Was von Jürgen Klinsmann bleiben muss – mindestens für den Fußball

Der Sommer des Vergnügens – soll er nur so kurz gewesen sein? Richtig ist, dass ein Gefühl des Alleingelassenwerdens aufkommt. Der Alltag hat uns wieder. Jürgen Klinsmann geht. Da droht wie vor der Weltmeisterschaft die Gefahr, dass der Boulevard nicht sieht, was er uns gebracht hat, aus Kalifornien nach Deutschland mitgebracht hat.

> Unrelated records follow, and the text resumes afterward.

**src/rtl/mst_pkg.sv**
```systemverilog
package mst_pkg;
  localparam int unsigned REG_W   = 16;
  localparam int unsigned NUM_MEM = 3;
  localparam int unsigned TM_POS  = 12;

  function automatic int unsigned start_pos(input int unsigned idx);
    return 11 - 3 * idx;
  endfunction

  function automatic int unsigned done_pos(input int unsigned idx);
    return 10 - 3 * idx;
  endfunction

  function automatic int unsigned pass_pos(input int unsigned idx);
    return 9 - 3 * idx;
  endfunction

  typedef enum logic [2:0] {
    EL_W0   = 3'd0,
    EL_R0W1 = 3'd1,
    EL_R1W0 = 3'd2,
    EL_D0W1 = 3'd3,
    EL_D1W0 = 3'd4,
    EL_R0   = 3'd5
  } march_el_e;
endpackage

```
**src/rtl/mst_ram.sv**
```systemverilog
module mst_ram #(
  parameter int unsigned AW = 3,
  parameter int unsigned DW = 4,
  localparam int unsigned BW = (DW > 1) ? $clog2(DW) : 1,
  localparam int unsigned DEPTH = 1 << AW
) (
  input  logic          clk,
  input  logic          we,
  input  logic [AW-1:0] addr,
  input  logic [DW-1:0] wd,
  output logic [DW-1:0] rd,
  input  logic          flt_en,
  input  logic [AW-1:0] flt_addr,
  input  logic [BW-1:0] flt_bit,
  input  logic          flt_val
);
  logic [DW-1:0] mem [DEPTH];
  logic [DW-1:0] rd_q;
  logic [AW-1:0] rd_addr_q;
  logic [DW-1:0] flt_mask;

  always_ff @(posedge clk) begin
    if (we) mem[addr] <= wd;
    rd_q      <= mem[addr];
    rd_addr_q <= addr;
  end

  always_comb begin
    flt_mask = '0;
    if (flt_en && (rd_addr_q == flt_addr)) flt_mask[flt_bit] = 1'b1;
  end

  assign rd = (rd_q & ~flt_mask) | (flt_val ? flt_mask : '0);
endmodule

```
**src/rtl/mst_march.sv**
```systemverilog
module mst_march
  import mst_pkg::*;
#(
  parameter int unsigned AW = 3,
  parameter int unsigned DW = 4,
  localparam logic [AW-1:0] MAXA = {AW{1'b1}}
) (
  input  logic          clk,
  input  logic          rst,
  input  logic          start_i,
  input  logic          abort_i,
  output logic          ram_we,
  output logic [AW-1:0] ram_addr,
  output logic [DW-1:0] ram_wd,
  input  logic [DW-1:0] ram_rd,
  output logic          done_o,
  output logic          pass_o
);
  march_el_e     el_q;
  logic          run_q, ph_q, fail_q;
  logic [AW-1:0] addr_q;
  logic          desc, last, exp_one, wr_one, mis, fail_n;

  always_comb begin
    desc    = (el_q == EL_D0W1) || (el_q == EL_D1W0);
    last    = desc ? (addr_q == '0) : (addr_q == MAXA);
    exp_one = (el_q == EL_R1W0) || (el_q == EL_D1W0);
    wr_one  = (el_q == EL_R0W1) || (el_q == EL_D0W1);
    mis     = ram_rd != (exp_one ? {DW{1'b1}} : {DW{1'b0}});
    fail_n  = fail_q | mis;
    ram_addr = addr_q;
    ram_we   = run_q && ((el_q == EL_W0) || (ph_q && el_q != EL_R0));
    ram_wd   = wr_one ? {DW{1'b1}} : {DW{1'b0}};
  end

  always_ff @(posedge clk) begin
    if (rst || abort_i) begin
      run_q <= 1'b0; ph_q <= 1'b0; fail_q <= 1'b0;
      done_o <= 1'b0; pass_o <= 1'b0;
      el_q <= EL_W0; addr_q <= '0;
    end else if (start_i) begin
      run_q <= 1'b1; ph_q <= 1'b0; fail_q <= 1'b0;
      done_o <= 1'b0; pass_o <= 1'b0;
      el_q <= EL_W0; addr_q <= '0;
    end else if (run_q) begin
      if (el_q == EL_W0) begin
        if (last) begin
          el_q <= EL_R0W1; addr_q <= '0;
        end else begin
          addr_q <= addr_q + 1'b1;
        end
      end else if (!ph_q) begin
        ph_q <= 1'b1;
      end else begin
        ph_q   <= 1'b0;
        fail_q <= fail_n;
        if (last) begin
          case (el_q)
            EL_R0W1: begin el_q <= EL_R1W0; addr_q <= '0;   end
            EL_R1W0: begin el_q <= EL_D0W1; addr_q <= MAXA; end
            EL_D0W1: begin el_q <= EL_D1W0; addr_q <= MAXA; end
            EL_D1W0: begin el_q <= EL_R0;   addr_q <= '0;   end
            default: begin
              run_q  <= 1'b0;
              done_o <= 1'b1;
              pass_o <= ~fail_n;
            end
          endcase
        end else begin
          addr_q <= desc ? addr_q - 1'b1 : addr_q + 1'b1;
        end
      end
    end
  end

  a_r8_pass_needs_done: assert property (@(posedge clk) disable iff (rst)
    pass_o |-> done_o);
  a_r10_abort_clears: assert property (@(posedge clk) disable iff (rst)
    abort_i |=> (!done_o && !pass_o));
  a_r9_start_clears: assert property (@(posedge clk) disable iff (rst)
    (start_i && !abort_i) |=> (!done_o && !pass_o));
  a_r7_done_holds: assert property (@(posedge clk) disable iff (rst)
    (done_o && !start_i && !abort_i) |=> (done_o && $stable(pass_o)));
endmodule

```
**src/rtl/mst_arm.sv**
```systemverilog
module mst_arm
  import mst_pkg::*;
#(
  parameter int unsigned NM = NUM_MEM
) (
  input  logic          clk,
  input  logic          rst,
  input  logic          wr_hit,
  input  logic          wr_tm,
  input  logic [NM-1:0] wr_start,
  output logic          tm_o,
  output logic [NM-1:0] st_o,
  output logic [NM-1:0] start_p,
  output logic          abort_p
);
  logic          tm_q;
  logic [NM-1:0] st_q;

  always_ff @(posedge clk) begin
    if (rst) begin
      tm_q <= 1'b0;
      st_q <= '0;
    end else if (wr_hit) begin
      tm_q <= wr_tm;
      st_q <= (wr_tm && tm_q) ? wr_start : '0;
    end
  end

  assign start_p = (wr_hit && wr_tm && tm_q) ? (wr_start & ~st_q) : '0;
  assign abort_p = wr_hit && !wr_tm;
  assign tm_o    = tm_q;
  assign st_o    = st_q;

  for (genvar i = 0; i < NM; i++) begin : g_chk
    a_r5_no_start_unarmed: assert property (@(posedge clk) disable iff (rst)
      start_p[i] |-> tm_q);
    a_r6_level_no_restart: assert property (@(posedge clk) disable iff (rst)
      (wr_hit && st_q[i]) |-> !start_p[i]);
  end
endmodule

```
**src/rtl/mst_ctrl.sv**
```systemverilog
module mst_ctrl
  import mst_pkg::*;
#(
  parameter int unsigned BUS_AW   = 16,
  parameter logic [BUS_AW-1:0] REG_ADDR = 16'h014D,
  parameter int unsigned AW = 3,
  parameter int unsigned DW = 4,
  localparam int unsigned BW = (DW > 1) ? $clog2(DW) : 1
) (
  input  logic              clk,
  input  logic              rst,
  input  logic [BUS_AW-1:0] reg_addr,
  input  logic              reg_wr,
  input  logic [REG_W-1:0]  reg_wdata,
  input  logic              reg_rd,
  output logic [REG_W-1:0]  reg_rdata,
  input  logic              flt_en,
  input  logic [1:0]        flt_mem,
  input  logic [AW-1:0]     flt_addr,
  input  logic [BW-1:0]     flt_bit,
  input  logic              flt_val
);
  logic               hit, wr_hit, tm;
  logic [NUM_MEM-1:0] wr_start, st, start_p, done, pass;
  logic               abort_p;
  logic [REG_W-1:0]   view;

  assign hit    = (reg_addr == REG_ADDR);
  assign wr_hit = reg_wr && hit;

  for (genvar i = 0; i < NUM_MEM; i++) begin : g_mem
    logic          we;
    logic [AW-1:0] a;
    logic [DW-1:0] wd, rd;

    assign wr_start[i] = reg_wdata[start_pos(i)];

    mst_march #(.AW(AW), .DW(DW)) u_eng (
      .clk(clk), .rst(rst), .start_i(start_p[i]), .abort_i(abort_p),
      .ram_we(we), .ram_addr(a), .ram_wd(wd), .ram_rd(rd),
      .done_o(done[i]), .pass_o(pass[i])
    );

    mst_ram #(.AW(AW), .DW(DW)) u_ram (
      .clk(clk), .we(we), .addr(a), .wd(wd), .rd(rd),
      .flt_en(flt_en && (flt_mem == 2'(i))), .flt_addr(flt_addr),
      .flt_bit(flt_bit), .flt_val(flt_val)
    );
  end

  mst_arm #(.NM(NUM_MEM)) u_arm (
    .clk(clk), .rst(rst), .wr_hit(wr_hit), .wr_tm(reg_wdata[TM_POS]),
    .wr_start(wr_start), .tm_o(tm), .st_o(st), .start_p(start_p),
    .abort_p(abort_p)
  );

  always_comb begin
    view = '0;
    view[TM_POS] = tm;
    for (int i = 0; i < NUM_MEM; i++) begin
      view[start_pos(i)] = st[i];
      view[done_pos(i)]  = done[i];
      view[pass_pos(i)]  = pass[i];
    end
  end

  always_ff @(posedge clk) begin
    if (rst) reg_rdata <= '0;
    else     reg_rdata <= (reg_rd && hit) ? view : '0;
  end

  a_r2_miss_reads_zero: assert property (@(posedge clk) disable iff (rst)
    (reg_rd && !hit) |=> (reg_rdata == '0));
endmodule

```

Gewonnen haben wir trotzdem, bleiben werden die Sympathien. Klinsmann hat in bloß zwei Jahren maßgeblich dazu beigetragen, seiner Heimat weltweit ein anderes Gesicht zu geben. Nur sein Zuhause ist woanders. So sieht gelebte Globalisierung aus.

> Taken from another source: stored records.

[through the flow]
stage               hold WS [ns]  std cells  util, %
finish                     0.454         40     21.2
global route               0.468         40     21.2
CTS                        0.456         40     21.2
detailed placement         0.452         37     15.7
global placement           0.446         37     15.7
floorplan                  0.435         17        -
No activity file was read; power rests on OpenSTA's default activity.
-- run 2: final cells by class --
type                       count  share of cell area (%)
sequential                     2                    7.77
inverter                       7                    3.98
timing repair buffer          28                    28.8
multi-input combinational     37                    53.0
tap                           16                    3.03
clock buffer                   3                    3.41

Er ist mit System vorgegangen: Denke vom Ende her. Definiere das Ziel und den Weg dorthin. Sei mutig und unerschrocken, dabei teamwillig und lernfähig. Trenne dich von dem, was dich und das Team schwach macht. Erkenne die Stärken und baue sie aus. Modern ist das und folgt doch einem traditionellen Ansatz. Klinsmann und sein Nachfolger Joachim Löw haben von Philosophie gesprochen, nicht zu Unrecht.

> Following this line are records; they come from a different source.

<file path="src/rtl/crd_pkg.sv">
package crd_pkg;
  localparam int DIV_W   = 8;
  localparam int TBL_LEN = 16;
  localparam int TBL_W   = TBL_LEN * DIV_W;

  typedef enum logic [1:0] {ENC_PLUS1, ENC_DIRECT, ENC_POW2, ENC_TABLE} enc_e;

  typedef struct packed {
    logic             ok;
    logic [DIV_W-1:0] div;
  } dec_t;

  function automatic dec_t decode_code(enc_e enc, int unsigned code,
                                       logic [TBL_W-1:0] tbl,
                                       int unsigned min_div, int unsigned max_div);
    int unsigned d;
    dec_t        r;
    case (enc)
      ENC_PLUS1:  d = code + 1;
      ENC_DIRECT: d = code;
      ENC_POW2:   d = (code < DIV_W) ? (32'd1 << code) : 32'd0;
      default:    d = (code < TBL_LEN) ? 32'(tbl[code*DIV_W +: DIV_W]) : 32'd0;
    endcase
    r.ok  = (d != 0) && (d < (32'd1 << DIV_W)) &&
            ((enc == ENC_TABLE) || ((d >= min_div) && (d <= max_div)));
    r.div = DIV_W'(d);
    return r;
  endfunction
endpackage

</file>
<file path="src/rtl/crd_decode.sv">
module crd_decode
  import crd_pkg::*;
#(
  parameter enc_e             ENC     = ENC_PLUS1,
  parameter int               FIELD_W = 4,
  parameter int unsigned      MIN_DIV = 1,
  parameter int unsigned      MAX_DIV = 16,
  parameter logic [TBL_W-1:0] DIV_TBL = '0
) (
  input  logic [FIELD_W-1:0] code_i,
  output logic               ok_o,
  output logic [DIV_W-1:0]   div_o
);
  dec_t dec;

  always_comb begin
    dec   = decode_code(ENC, 32'(code_i), DIV_TBL, MIN_DIV, MAX_DIV);
    ok_o  = dec.ok;
    div_o = dec.div;
  end
endmodule

</file>
<file path="src/rtl/crd_regs.sv">
module crd_regs
  import crd_pkg::*;
#(
  parameter int             REG_W     = 32,
  parameter int             FIELD_LSB = 0,
  parameter int             FIELD_W   = 4,
  parameter bit             LATCH_EN  = 1'b0,
  parameter int             LATCH_BIT = 31,
  parameter logic [REG_W-1:0] RST_CTRL = '0,
  parameter logic [DIV_W-1:0] RST_DIV  = 1
) (
  input  logic             clk_i,
  input  logic             rst_ni,
  input  logic             wr_i,
  input  logic             addr_i,
  input  logic [REG_W-1:0] wdata_i,
  input  logic             dec_ok_i,
  input  logic [DIV_W-1:0] dec_div_i,
  output logic [REG_W-1:0] rdata_o,
  output logic [REG_W-1:0] ctrl_o,
  output logic [DIV_W-1:0] tgt_div_o,
  output logic             err_o
);
  localparam logic [REG_W-1:0] FMASK = ((REG_W'(1) << FIELD_W) - 1'b1) << FIELD_LSB;
  localparam logic [REG_W-1:0] LMASK = LATCH_EN ? (REG_W'(1) << LATCH_BIT) : '0;

  logic [REG_W-1:0] ctrl_q, ctrl_d;
  logic [DIV_W-1:0] staged_q, tgt_q;
  logic             err_q;
  logic             wr_ctrl, wr_stat, commit, pending;

  assign wr_ctrl = wr_i && !addr_i;
  assign wr_stat = wr_i && addr_i;
  assign commit  = LATCH_EN && wdata_i[LATCH_BIT];
  assign pending = LATCH_EN && (staged_q != tgt_q);

  // refused codes keep the old field; commit bit never stored
  always_comb begin
    ctrl_d = wdata_i & ~LMASK;
    if (!dec_ok_i) ctrl_d = (ctrl_d & ~FMASK) | (ctrl_q & FMASK);
  end

  always_ff @(posedge clk_i or negedge rst_ni) begin
    if (!rst_ni) begin
      ctrl_q   <= RST_CTRL;
      staged_q <= RST_DIV;
      tgt_q    <= RST_DIV;
      err_q    <= 1'b0;
    end else begin
      if (wr_ctrl) begin
        ctrl_q <= ctrl_d;
        if (dec_ok_i) staged_q <= dec_div_i;
        else          err_q    <= 1'b1;
        if (LATCH_EN) begin
          if (commit) tgt_q <= dec_ok_i ? dec_div_i : staged_q;
        end else if (dec_ok_i) begin
          tgt_q <= dec_div_i;
        end
      end
      if (wr_stat && wdata_i[0]) err_q <= 1'b0;
    end
  end

  assign rdata_o   = addr_i ? {{(REG_W-2){1'b0}}, pending, err_q} : ctrl_q;
  assign ctrl_o    = ctrl_q;
  assign tgt_div_o = tgt_q;
  assign err_o     = err_q;
endmodule

</file>
<file path="src/rtl/crd_gen.sv">
module crd_gen
  import crd_pkg::*;
#(
  parameter logic [DIV_W-1:0] RST_DIV = 1
) (
  input  logic             clk_i,
  input  logic             rst_ni,
  input  logic [DIV_W-1:0] tgt_div_i,
  output logic [DIV_W-1:0] act_div_o,
  output logic             period_end_o,
  output logic             clk_div_o
);
  logic [DIV_W-1:0] cnt_q, act_q;
  logic             q_q, at_end;

  assign at_end = (cnt_q == act_q - 1'b1);

  always_ff @(posedge clk_i or negedge rst_ni) begin
    if (!rst_ni) begin
      cnt_q <= '0;
      act_q <= RST_DIV;
      q_q   <= (RST_DIV > 1);
    end else if (at_end) begin
      cnt_q <= '0;
      act_q <= tgt_div_i;
      q_q   <= (tgt_div_i > 1);
    end else begin
      cnt_q <= cnt_q + 1'b1;
      q_q   <= ((cnt_q + 1'b1) < (act_q >> 1));
    end
  end

  // divide-by-one has no registered form: pass the input through
  assign clk_div_o    = (act_q == 1) ? clk_i : q_q;
  assign act_div_o    = act_q;
  assign period_end_o = at_end;
endmodule

</file>
<file path="src/rtl/clk_rate_div.sv">
module clk_rate_div
  import crd_pkg::*;
#(
  parameter int               REG_W     = 32,
  parameter enc_e             ENC       = ENC_PLUS1,
  parameter int               FIELD_LSB = 0,
  parameter int               FIELD_W   = 4,
  parameter int unsigned      MIN_DIV   = 1,
  parameter int unsigned      MAX_DIV   = 16,
  parameter logic [TBL_W-1:0] DIV_TBL   = '0,
  parameter int               RST_FIELD = 0,
  parameter bit               LATCH_EN  = 1'b0,
  parameter int               LATCH_BIT = 31,
  parameter bit               IDLE_EN   = 1'b0,
  parameter int               IDLE_BIT  = 30,
  parameter bit               IDLE_INV  = 1'b0
) (
  input  logic             clk_i,
  input  logic             rst_ni,
  input  logic             reg_wr_i,
  input  logic             reg_addr_i,
  input  logic [REG_W-1:0] reg_wdata_i,
  output logic [REG_W-1:0] reg_rdata_o,
  output logic             clk_div_o,
  output logic             autoidle_o
);
  localparam dec_t RST_DEC = decode_code(ENC, RST_FIELD, DIV_TBL, MIN_DIV, MAX_DIV);
  localparam logic [DIV_W-1:0] RST_DIV = RST_DEC.div;
  localparam logic [REG_W-1:0] RST_CTRL =
    (REG_W'(RST_FIELD) << FIELD_LSB) | (REG_W'(IDLE_EN && IDLE_INV) << IDLE_BIT);

  logic             dec_ok, period_end, err_flag;
  logic [DIV_W-1:0] dec_div, tgt_div, act_div;
  logic [REG_W-1:0] ctrl;

  crd_decode #(
    .ENC(ENC), .FIELD_W(FIELD_W), .MIN_DIV(MIN_DIV), .MAX_DIV(MAX_DIV), .DIV_TBL(DIV_TBL)
  ) u_dec (
    .code_i(reg_wdata_i[FIELD_LSB +: FIELD_W]),
    .ok_o  (dec_ok),
    .div_o (dec_div)
  );

  crd_regs #(
    .REG_W(REG_W), .FIELD_LSB(FIELD_LSB), .FIELD_W(FIELD_W), .LATCH_EN(LATCH_EN),
    .LATCH_BIT(LATCH_BIT), .RST_CTRL(RST_CTRL), .RST_DIV(RST_DIV)
  ) u_regs (
    .clk_i    (clk_i),
    .rst_ni   (rst_ni),
    .wr_i     (reg_wr_i),
    .addr_i   (reg_addr_i),
    .wdata_i  (reg_wdata_i),
    .dec_ok_i (dec_ok),
    .dec_div_i(dec_div),
    .rdata_o  (reg_rdata_o),
    .ctrl_o   (ctrl),
    .tgt_div_o(tgt_div),
    .err_o    (err_flag)
  );

  crd_gen #(.RST_DIV(RST_DIV)) u_gen (
    .clk_i       (clk_i),
    .rst_ni      (rst_ni),
    .tgt_div_i   (tgt_div),
    .act_div_o   (act_div),
    .period_end_o(period_end),
    .clk_div_o   (clk_div_o)
  );

  if (IDLE_EN) begin : g_idle
    assign autoidle_o = ctrl[IDLE_BIT] ^ IDLE_INV;
  end else begin : g_no_idle
    assign autoidle_o = 1'b0;
  end
endmodule

</file>
<file path="config.mk">
export PLATFORM = sky130hd
export DESIGN_NAME = clk_rate_div
export DESIGN_NICKNAME = d
export VERILOG_FILES = /design/src/rtl/crd_pkg.sv /design/src/rtl/crd_decode.sv /design/src/rtl/crd_regs.sv /design/src/rtl/crd_gen.sv /design/src/rtl/clk_rate_div.sv
export SDC_FILE = /design/constraint.sdc
export NUM_CORES = 1
export LEC_CHECK = 0
export BUFFER_PORTS_ARGS = -buffer_cell sky130_fd_sc_hd__buf_2
export CORE_ASPECT_RATIO = 1.2
export CORE_UTILIZATION = 48
export DETAILED_ROUTE_END_ITERATION = 7
export GPL_ROUTABILITY_DRIVEN = 0
export PLACE_DENSITY = 0.81
export RECOVER_POWER = 25
export SLEW_MARGIN = 20
export SYNTH_ARGS = -nofsm -noshare
export SYNTH_HDL_FRONTEND = slang
export SYNTH_SLANG_ARGS = --single-unit
</file>
<file path="constraint.sdc">
create_clock -name clk_i -period 2 [get_ports clk_i]
set_input_delay 0.1 -clock clk_i [delete_from_list [all_inputs] [get_ports clk_i]]
set_output_delay 0.1 -clock clk_i [all_outputs]
set_load 0.01 [all_outputs]
</file>
==> results.py <==
metrics = {
    "outcome": {
        "outcome": "finished with violations",
        "violations": "DRC, setup timing",
    },
    "critical_path": {
        "crit_family": "compound AO/OA/AOI/OAI gates",
        "slowest_delay_ns": 0.59,
        "setup.worst_path.end_class": "register",
        "r2r_slack_ns": -0.07,
        "cp_num_buf_inv": 1,
        "start_kind": "register",
        "critPathRequiredTime_ns": 2.30,
        "path_max_fanout": 6,
        "critPathArrivalTime_ns": 2.36,
        "path_cells": "nor2_2, a211o_1, a2111oi_4, and3_1, buf_6, mux2_4",
        "crit_type": "register to register",
        "cp_slowest_cell": "dfstp_2",
    },
    "route": {
        "postRouteAntennaNets": 0,
        "via_per_inst": 5.34,
        "routed_wl_mm": 6.57,
        "first_pass_iters": 6,
        "drt_iter0_markers": 121,
        "drt-wirelength-per-cell_um": 15.8,
        "drc": 4,
        "vias": 2226,
    },
    "floorplan": {
        "die_y_um": 84.2,
        "ios": 70,
        "dieArea_um2": 5930,
        "initial_core_util": 0.503,
        "die_w_um": 70.5,
        "core_um2": 5370,
        "std_cell_rows": 29,
    },
    "logic_synthesis": {
        "synth_nets": 282,
        "synth_area_um2": 2700,
        "netlist_instances": 237,
        "ys_ff_latch": 52,
        "synth_warnings": 0,
        "synth_area_per_cell_um2": 11.4,
        "ys_types": 40,
        "synth_seq_area_share": 0.483,
    },
    "layout": {
        "area_delta_synth_final_pct": 39.3,
        "finalNonFillerCells": 417,
        "multiInputGateArea_um2": 1400,
        "fin_nets": 399,
        "fillCellCount": 367,
        "register_area_um2": 1310,
        "post-route-util": 0.701,
        "drive_gt1_frac": 0.448,
        "n_antenna_cell": 0,
    },
    "placement": {
        "hpwl_mm": 4.04,
        "pre_cts_slack_ns": -0.0955,
        "dp.cells": 373,
        "io_buffers": 68,
    },
    "global_routing": {
        "antenna_found_initial": 0,
        "grt_use_met2": 0.401,
        "grt_pass1_vias": 2416,
        "grt_util_all_layers": 0.236,
        "use_met3": 0.0648,
        "use_met1": 0.289,
        "grt_pass1_wl_mm": 10.9,
        "grt.busiest_layer": "met2",
        "grt_max_degree": 29,
        "grt.overflow.total": 0,
    },
    "hold_path": {
        "hold_class": "input port to register",
    },
    "cts": {
        "clk_pin_slew_ns": 0.10,
        "cts_tree": "built",
        "insertion_delay_ns": 0.40,
    },
    "sta": {
        "finalWorstSetupSlack_ns": -0.0686,
        "max_freq_mhz": 483,
        "rsz0062_at_grt": "true",
        "hold_slack_ns": 0.0143,
        "maxSlewHeadroom": 0.299,
        "fin_skew_ns": 0.00416,
        "maxSlewViolCount": 0,
        "hold_viol": 0,
        "setup_violations": 11,
        "setup-tns-final_ns": -0.313,
        "period_share": 1.03,
        "worst_slew_pin_slew_ns": 1.05,
        "period_needed_ns": 2.07,
    },
    "pwr": {
        "power_density_nw_per_um2": 687,
        "vdd_drop_max_mv": 0.548,
        "leakagePower_nw": 1.73,
    },
    "flow_run": {
        "cap_violations": 0,
    },
}
[sequential cells by signal (all words and copies together) (netlist names)]
signal and cells:
u_gen.act_div_o 5, u_gen.cnt_q 8, u_gen.q_q 1, u_regs.ctrl_o 32, u_regs.err_o 1, u_regs.tgt_div_o 5
[cells in the mapped netlist]
master     number  area share
a2111oi_2       1      0.0056
a211o_1         1      0.0032
a211oi_1        1      0.0028
a21oi_1         6       0.011
a31oi_1         4      0.0093
and2_1          5       0.012
and3_1          2      0.0046
buf_1           2      0.0028
buf_2           1      0.0019
buf_4           1      0.0028
buf_6           1      0.0042
clkbuf_1        6      0.0083
clkbuf_2        1      0.0019
conb_1          1      0.0014
dfrtp_1        50        0.46
dfstp_2         2       0.019
ha_1            9       0.042
inv_1           8       0.011
mux2_2         36        0.15
mux2_4          5       0.028
mux2i_1         1      0.0037
nand2_1         7      0.0097
nand2b_1        1      0.0023
nand3_1         6       0.011
nand4_1         4      0.0093
nor2_1         11       0.015
nor2b_1        32       0.074
nor3_1          3      0.0056
nor3_2          1      0.0037
nor3b_1         1      0.0028
nor4_1          1      0.0023
o21ai_0         5      0.0093
o21bai_1        1      0.0028
o221a_2         1      0.0042
o22ai_1         1      0.0023
or2_2           1      0.0023
or2b_2          1      0.0032
or4_1           1      0.0028
xnor2_1        10       0.032
xor2_1          5       0.016
[kinds of logic (layout without fill, tap and decap cells)]
kind of cell,count (synthesis),count (layout),synth area share
AO/OA/AOI/OAI,21,21,0.0505
AND/OR/NAND/NOR,77,77,0.161
buffers and inverters,20,138,0.0329
XOR/XNOR,15,15,0.0486
multiplexers,42,42,0.182
flip-flops,52,52,0.483
adder cells (fa/ha/maj),9,9,0.0417
other,1,1,0.00139
[cells in the final DEF (no fill, tap or decap), types with 2 or more instances in the layout]
cell and instances:
xor2_1 5, and3_1 2, ha_4 2, dlygate4sd3_1 29
clkbuf_8 8, a31oi_1 4, mux2_4 5, buf_6 2
inv_1 7, a21oi_1 6, and2_1 4, buf_4 18
nor2b_1 31, mux2_2 36, ha_1 7, nor3_1 3
dfstp_2 2, nand2_1 6, xnor2_1 8, dfrtp_1 49
buf_2 67, o21ai_0 4, nand3_1 6, nand4_1 4
nor2_1 10, clkbuf_1 2
[area by class of cell]
cell class | instances | share of cell area
Multi-Input combinational cell | 165 | 0.372
Inverter | 8 | 0.00798
Sequential cell | 52 | 0.347
Clock inverter | 3 | 0.0123
Clock buffer | 9 | 0.0306
Timing Repair Buffer | 118 | 0.210
Tap cell | 62 | 0.0206
[where the power goes]
| group | total (mW) | internal [mW] | switching, mW |
|---|---|---|---|
| clock network | 0.888 | 0.505 | 0.383 |
| registers | 1.24 | 1.17 | 0.0642 |
| logic | 0.459 | 0.257 | 0.203 |
| total | 2.58 | 1.93 | 0.650 |
[metal layers]
layer / wire length [um] / share of wire / up-vias
met2: 3460 / 0.53 / 65
met4: 97 / 0.015 / 0
met3: 323 / 0.049 / 12
met1: 2700 / 0.41 / 1111
li1: - / - / 1038
met5: 0 / 0 / -
[timing repair]
item                       in CTS  in global routing
hold endpoints to repair       78                  0
setup endpoints to repair       5                 14
hold buffers                   29                  0
resized for setup               5                 11
pin swaps                       2                  1
buffers inserted                4                  0
[tightest hold or removal path, stage by stage]
cell	delay, ns
buf_2	0.09
nand2_1	0.06
nand2_1	0.05
o21ai_0	0.07
[final timing paths]
check	startpoint	to	cells after the start
hold reg to reg	u_regs.ctrl_o[19]	u_regs.ctrl_o[19]	1
min in group asynchronous	rst_ni	u_regs.tgt_div_o[4]	2
max in group asynchronous	rst_ni	u_gen.act_div_o[1]	3
hold / removal	reg_wr_i	u_regs.err_o	4
setup reg to reg	u_gen.act_div_o[0]	u_gen.act_div_o[1]	6
setup / recovery	u_gen.act_div_o[0]	u_gen.act_div_o[1]	6
[through the flow]
stage          instance area [um2]  total power [mW]
6_report                      3760              2.58
5_1_grt                       3760              2.70
4_1_cts                       3700              2.60
3_5_place_dp                  3200              1.67
3_3_place_gp                  3200              1.64
2_1_floorplan                 2700              1.49
No activity file was read; power rests on OpenSTA's default activity.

Macht ist kein Selbstzweck, es reicht nicht, sie zu haben. Wer so wie Klinsmann und Co. damit umgeht, der erreicht die Köpfe und gewinnt, wenn’s ganz gut geht, die Herzen. Und wer das schafft, schafft Veränderung, wichtiger noch: eine aus sich selbst heraus. Die Weltmeisterschaft hat gezeigt, wohin Begeisterung tragen kann. Nun muss sie aber Bestand haben, die Philosophie mit System. Das hilft dem Fußball wie dem Land.

Der Effekt seines Neins, so kurz danach, ist so stark wie das Gefühl des Beglücktseins während der WM. Aber das ist es auch: die glückhafte Begegnung mit einem autonomen Menschen, der gab, was er zu geben hatte. Zu geben bereit war. Es ist nur ein wenig übertrieben zu sagen: Er hat Millionen und sogar den DFB auf ein neues Feld geführt.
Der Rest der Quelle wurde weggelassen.